[Saved entries]
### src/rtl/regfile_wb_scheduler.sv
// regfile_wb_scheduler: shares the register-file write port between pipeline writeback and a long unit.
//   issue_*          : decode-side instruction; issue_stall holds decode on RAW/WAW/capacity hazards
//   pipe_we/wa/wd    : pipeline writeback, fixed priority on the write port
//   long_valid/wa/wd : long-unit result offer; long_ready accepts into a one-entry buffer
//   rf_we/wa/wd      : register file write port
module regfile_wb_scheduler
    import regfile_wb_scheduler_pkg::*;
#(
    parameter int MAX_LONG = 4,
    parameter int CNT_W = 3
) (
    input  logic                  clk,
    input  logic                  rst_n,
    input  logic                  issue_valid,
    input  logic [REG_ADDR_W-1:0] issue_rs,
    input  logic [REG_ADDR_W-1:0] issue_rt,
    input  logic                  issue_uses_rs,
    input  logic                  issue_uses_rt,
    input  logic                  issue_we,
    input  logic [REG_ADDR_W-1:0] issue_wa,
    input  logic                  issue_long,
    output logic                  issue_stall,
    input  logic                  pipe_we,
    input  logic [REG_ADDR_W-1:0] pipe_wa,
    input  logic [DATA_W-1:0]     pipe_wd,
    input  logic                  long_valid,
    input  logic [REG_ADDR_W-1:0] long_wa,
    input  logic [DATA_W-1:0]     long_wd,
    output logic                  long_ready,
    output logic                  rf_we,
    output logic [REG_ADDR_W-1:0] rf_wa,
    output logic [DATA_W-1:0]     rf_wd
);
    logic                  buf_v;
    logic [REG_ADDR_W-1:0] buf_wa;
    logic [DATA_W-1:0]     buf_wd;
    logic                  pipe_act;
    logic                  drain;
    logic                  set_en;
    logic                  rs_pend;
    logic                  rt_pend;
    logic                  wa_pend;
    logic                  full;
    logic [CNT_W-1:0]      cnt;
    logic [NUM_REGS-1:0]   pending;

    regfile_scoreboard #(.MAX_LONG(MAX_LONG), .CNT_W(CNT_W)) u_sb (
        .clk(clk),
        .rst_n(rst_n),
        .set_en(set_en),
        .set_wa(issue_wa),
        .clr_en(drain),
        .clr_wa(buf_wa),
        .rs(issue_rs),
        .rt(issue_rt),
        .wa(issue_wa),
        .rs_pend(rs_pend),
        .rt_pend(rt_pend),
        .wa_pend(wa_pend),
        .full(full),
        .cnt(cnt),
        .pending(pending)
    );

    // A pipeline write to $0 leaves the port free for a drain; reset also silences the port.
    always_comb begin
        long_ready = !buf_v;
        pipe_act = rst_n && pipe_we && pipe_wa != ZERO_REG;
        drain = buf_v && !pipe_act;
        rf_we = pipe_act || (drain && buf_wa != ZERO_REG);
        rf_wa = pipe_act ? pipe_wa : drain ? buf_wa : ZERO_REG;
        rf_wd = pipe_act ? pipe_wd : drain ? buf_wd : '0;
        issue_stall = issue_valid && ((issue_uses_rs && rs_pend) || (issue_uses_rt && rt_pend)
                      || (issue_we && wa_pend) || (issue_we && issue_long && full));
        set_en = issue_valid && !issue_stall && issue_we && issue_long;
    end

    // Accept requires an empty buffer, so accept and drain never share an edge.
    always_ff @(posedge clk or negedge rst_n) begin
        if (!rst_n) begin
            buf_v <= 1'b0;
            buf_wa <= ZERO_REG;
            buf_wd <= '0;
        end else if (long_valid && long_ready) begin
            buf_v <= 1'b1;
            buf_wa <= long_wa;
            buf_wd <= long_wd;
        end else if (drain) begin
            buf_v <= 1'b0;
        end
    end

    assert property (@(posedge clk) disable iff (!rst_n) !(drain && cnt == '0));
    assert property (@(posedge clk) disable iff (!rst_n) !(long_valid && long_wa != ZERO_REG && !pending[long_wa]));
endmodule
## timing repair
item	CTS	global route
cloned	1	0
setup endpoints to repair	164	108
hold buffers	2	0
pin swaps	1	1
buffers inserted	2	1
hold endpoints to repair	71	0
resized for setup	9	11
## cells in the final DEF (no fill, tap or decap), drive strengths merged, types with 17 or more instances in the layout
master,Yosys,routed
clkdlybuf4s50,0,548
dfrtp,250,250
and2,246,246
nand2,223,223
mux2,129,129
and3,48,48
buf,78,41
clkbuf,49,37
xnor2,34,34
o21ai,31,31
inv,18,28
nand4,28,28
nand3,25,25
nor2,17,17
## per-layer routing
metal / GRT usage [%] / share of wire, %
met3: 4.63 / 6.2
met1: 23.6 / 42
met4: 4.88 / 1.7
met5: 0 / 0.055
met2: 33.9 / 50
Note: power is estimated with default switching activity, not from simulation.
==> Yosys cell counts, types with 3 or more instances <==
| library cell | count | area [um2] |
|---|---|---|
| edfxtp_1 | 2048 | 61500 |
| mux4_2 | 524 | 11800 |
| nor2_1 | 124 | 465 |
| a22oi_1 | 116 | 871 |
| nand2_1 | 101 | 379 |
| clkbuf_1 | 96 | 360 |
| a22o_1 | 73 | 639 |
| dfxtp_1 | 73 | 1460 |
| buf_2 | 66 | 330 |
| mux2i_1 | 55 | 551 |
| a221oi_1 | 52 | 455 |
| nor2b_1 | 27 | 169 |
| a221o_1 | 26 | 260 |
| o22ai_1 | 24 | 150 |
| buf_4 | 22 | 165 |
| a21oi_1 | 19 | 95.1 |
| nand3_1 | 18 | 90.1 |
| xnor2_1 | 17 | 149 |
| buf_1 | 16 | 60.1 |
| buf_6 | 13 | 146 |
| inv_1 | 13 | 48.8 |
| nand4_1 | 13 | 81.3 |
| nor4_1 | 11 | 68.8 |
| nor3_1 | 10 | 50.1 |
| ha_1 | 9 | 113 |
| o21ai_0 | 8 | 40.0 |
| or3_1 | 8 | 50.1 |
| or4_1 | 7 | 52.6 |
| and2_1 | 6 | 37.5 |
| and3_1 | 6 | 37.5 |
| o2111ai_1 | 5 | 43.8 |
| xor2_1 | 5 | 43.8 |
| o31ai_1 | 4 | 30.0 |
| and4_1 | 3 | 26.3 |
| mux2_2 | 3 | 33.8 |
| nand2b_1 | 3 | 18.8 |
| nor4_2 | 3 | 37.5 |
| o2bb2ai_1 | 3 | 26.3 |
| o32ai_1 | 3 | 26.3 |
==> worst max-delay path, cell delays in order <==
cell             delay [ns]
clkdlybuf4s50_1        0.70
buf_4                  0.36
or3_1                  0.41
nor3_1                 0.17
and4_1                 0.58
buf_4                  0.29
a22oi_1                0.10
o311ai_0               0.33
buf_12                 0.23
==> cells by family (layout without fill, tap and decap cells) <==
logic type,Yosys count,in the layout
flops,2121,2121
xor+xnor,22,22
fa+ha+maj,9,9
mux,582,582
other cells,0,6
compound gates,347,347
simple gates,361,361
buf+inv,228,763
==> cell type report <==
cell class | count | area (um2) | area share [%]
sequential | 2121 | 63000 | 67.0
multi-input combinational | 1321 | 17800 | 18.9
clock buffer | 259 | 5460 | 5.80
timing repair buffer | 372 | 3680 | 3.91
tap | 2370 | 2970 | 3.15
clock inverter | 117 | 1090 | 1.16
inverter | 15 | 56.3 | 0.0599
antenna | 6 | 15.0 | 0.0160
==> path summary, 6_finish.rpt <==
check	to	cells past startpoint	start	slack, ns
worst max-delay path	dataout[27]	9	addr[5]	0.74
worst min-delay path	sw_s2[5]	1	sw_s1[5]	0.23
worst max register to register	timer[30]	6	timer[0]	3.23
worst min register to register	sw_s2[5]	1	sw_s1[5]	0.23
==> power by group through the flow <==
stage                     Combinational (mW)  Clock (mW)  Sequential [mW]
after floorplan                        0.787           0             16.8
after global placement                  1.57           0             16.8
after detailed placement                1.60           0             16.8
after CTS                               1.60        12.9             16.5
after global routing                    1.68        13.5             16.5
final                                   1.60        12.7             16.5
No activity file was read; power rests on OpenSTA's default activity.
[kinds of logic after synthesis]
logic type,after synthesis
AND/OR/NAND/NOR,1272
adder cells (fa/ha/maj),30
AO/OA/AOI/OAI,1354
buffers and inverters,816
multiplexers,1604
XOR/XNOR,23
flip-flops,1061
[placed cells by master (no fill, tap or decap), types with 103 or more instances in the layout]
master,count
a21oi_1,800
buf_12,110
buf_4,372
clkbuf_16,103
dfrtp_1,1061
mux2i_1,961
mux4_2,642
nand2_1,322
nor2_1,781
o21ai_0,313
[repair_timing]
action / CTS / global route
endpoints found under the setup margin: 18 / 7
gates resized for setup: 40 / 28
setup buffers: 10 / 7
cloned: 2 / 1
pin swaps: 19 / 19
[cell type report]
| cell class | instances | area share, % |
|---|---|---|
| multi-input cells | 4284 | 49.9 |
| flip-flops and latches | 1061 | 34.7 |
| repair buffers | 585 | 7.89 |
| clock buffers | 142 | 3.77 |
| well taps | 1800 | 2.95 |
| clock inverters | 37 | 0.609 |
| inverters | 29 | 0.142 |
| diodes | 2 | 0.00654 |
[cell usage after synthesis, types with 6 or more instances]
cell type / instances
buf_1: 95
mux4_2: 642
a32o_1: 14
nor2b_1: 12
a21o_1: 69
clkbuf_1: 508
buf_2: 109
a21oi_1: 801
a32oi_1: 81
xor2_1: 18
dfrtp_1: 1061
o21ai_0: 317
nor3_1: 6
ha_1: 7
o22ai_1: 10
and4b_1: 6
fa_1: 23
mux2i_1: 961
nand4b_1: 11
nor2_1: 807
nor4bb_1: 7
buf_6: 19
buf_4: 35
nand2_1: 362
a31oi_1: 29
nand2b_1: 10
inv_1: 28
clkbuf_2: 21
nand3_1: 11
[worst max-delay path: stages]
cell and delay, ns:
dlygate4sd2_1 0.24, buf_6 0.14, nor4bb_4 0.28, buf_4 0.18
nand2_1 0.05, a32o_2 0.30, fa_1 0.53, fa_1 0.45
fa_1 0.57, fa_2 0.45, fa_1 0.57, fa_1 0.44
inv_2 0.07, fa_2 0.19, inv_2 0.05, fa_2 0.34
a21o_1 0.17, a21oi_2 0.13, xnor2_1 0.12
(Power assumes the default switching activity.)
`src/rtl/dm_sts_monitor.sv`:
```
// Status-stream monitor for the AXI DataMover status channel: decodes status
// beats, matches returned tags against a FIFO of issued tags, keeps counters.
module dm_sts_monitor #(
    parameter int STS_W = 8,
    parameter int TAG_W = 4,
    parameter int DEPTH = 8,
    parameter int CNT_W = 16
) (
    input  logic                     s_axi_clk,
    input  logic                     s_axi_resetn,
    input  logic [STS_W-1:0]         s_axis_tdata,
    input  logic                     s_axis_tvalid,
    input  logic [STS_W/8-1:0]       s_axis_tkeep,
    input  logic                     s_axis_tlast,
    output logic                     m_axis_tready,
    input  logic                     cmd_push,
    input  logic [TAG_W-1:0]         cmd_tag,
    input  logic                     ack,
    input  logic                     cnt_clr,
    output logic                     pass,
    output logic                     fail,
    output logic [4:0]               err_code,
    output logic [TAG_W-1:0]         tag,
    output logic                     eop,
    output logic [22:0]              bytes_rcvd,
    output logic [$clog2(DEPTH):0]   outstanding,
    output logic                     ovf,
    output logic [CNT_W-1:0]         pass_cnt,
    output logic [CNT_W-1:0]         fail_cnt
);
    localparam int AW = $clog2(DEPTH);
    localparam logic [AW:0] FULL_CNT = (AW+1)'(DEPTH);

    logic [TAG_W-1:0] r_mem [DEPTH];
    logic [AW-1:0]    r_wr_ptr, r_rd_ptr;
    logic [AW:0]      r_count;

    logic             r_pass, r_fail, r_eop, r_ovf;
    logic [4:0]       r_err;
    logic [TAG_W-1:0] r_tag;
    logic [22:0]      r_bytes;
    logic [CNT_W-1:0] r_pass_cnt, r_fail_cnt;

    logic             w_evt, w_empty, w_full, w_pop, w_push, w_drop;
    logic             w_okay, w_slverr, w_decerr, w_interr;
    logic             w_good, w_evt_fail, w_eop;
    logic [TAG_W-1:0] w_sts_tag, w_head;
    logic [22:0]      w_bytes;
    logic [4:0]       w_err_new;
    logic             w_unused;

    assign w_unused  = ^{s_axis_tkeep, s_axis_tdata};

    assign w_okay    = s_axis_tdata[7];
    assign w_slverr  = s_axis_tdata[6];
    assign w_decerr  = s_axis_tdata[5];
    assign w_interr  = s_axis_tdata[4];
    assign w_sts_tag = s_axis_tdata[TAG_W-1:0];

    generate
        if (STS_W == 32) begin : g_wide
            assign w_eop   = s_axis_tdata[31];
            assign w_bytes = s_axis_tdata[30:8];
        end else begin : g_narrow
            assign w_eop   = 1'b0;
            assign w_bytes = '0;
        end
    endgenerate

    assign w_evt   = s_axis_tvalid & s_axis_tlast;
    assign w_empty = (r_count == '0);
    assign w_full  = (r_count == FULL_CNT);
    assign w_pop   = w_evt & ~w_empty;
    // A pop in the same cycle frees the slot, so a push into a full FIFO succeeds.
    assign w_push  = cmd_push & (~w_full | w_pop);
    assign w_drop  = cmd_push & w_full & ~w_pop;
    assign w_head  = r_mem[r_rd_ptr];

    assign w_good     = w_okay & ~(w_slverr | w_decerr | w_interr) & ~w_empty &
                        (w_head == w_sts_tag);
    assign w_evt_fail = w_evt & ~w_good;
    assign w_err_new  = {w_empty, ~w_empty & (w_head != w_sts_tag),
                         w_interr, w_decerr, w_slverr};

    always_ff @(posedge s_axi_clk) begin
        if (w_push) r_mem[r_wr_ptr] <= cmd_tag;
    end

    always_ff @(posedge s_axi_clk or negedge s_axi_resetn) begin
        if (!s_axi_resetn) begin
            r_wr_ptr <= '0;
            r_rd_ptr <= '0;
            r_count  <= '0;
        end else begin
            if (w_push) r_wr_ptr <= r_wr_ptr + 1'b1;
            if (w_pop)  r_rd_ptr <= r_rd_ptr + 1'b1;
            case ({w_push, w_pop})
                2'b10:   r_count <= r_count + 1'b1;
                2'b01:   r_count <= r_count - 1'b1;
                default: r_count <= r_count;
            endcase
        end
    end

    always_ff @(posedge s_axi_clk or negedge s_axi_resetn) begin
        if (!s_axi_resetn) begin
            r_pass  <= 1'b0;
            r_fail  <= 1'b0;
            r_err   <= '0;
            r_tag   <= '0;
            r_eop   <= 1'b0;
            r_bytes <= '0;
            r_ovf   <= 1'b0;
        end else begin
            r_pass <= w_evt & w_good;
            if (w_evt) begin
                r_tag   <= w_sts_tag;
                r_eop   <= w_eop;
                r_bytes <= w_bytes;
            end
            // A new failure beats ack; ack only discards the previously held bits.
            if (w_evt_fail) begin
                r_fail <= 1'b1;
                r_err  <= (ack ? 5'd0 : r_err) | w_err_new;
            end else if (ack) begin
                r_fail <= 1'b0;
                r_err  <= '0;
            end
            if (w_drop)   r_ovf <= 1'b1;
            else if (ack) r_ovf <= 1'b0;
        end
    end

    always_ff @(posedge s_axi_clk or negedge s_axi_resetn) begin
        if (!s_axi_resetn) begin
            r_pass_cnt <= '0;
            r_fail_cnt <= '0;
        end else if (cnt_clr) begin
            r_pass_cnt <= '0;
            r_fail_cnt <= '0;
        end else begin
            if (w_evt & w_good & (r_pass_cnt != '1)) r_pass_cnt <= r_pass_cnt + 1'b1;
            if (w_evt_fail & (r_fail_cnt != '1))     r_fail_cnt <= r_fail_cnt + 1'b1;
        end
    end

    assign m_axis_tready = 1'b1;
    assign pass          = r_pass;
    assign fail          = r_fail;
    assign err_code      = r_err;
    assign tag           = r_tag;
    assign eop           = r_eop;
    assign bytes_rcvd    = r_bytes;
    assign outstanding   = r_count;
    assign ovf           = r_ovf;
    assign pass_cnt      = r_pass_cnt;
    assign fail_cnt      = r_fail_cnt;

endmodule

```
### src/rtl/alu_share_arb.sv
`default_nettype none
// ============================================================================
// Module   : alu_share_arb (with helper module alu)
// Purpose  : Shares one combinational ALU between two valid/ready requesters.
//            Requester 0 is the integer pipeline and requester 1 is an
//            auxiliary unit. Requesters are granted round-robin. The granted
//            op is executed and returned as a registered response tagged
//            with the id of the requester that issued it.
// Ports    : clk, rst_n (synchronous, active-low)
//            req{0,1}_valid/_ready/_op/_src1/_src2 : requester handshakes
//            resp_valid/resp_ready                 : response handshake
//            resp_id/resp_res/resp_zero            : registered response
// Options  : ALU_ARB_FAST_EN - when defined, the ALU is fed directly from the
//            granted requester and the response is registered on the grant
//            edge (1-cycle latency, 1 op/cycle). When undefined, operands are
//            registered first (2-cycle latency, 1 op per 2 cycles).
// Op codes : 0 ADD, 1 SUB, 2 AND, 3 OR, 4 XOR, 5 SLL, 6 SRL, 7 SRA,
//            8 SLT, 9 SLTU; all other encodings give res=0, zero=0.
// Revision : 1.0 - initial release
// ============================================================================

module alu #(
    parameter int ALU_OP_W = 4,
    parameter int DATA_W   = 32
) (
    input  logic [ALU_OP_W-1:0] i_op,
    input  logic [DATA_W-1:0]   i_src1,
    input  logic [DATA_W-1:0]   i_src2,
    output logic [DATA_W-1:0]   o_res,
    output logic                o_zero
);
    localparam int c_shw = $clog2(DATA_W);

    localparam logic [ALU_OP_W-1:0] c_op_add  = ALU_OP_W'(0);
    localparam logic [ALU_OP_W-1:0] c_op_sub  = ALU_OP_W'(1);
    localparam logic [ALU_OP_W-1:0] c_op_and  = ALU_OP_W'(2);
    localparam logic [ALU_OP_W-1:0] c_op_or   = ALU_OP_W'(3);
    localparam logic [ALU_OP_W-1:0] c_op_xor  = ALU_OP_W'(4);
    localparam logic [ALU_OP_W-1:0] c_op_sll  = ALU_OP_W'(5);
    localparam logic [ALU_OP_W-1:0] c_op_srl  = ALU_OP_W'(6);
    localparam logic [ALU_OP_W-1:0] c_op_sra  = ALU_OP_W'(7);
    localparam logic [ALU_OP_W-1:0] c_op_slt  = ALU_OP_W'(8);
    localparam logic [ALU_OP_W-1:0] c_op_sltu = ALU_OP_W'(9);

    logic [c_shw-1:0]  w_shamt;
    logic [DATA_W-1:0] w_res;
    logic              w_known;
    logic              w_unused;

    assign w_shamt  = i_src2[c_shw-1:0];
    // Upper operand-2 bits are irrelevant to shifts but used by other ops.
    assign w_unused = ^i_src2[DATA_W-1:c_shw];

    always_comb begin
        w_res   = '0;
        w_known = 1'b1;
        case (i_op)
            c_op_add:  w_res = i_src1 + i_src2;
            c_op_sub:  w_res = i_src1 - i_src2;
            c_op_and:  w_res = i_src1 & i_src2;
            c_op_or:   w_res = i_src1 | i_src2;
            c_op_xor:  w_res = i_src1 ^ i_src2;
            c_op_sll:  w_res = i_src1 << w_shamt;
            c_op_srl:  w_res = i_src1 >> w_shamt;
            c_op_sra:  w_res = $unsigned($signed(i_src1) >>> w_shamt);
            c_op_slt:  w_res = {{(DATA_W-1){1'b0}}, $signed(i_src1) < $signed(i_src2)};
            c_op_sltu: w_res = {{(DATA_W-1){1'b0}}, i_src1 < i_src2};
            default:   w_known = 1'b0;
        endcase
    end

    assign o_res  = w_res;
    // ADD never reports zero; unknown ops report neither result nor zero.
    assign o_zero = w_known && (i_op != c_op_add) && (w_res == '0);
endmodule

▶ Problem to solve: Search the data for "flops". Copy every matching line.

▶ Answer for the task:
flops,2121,2121
flip-flops,1061
| flip-flops and latches | 1061 | 34.7 |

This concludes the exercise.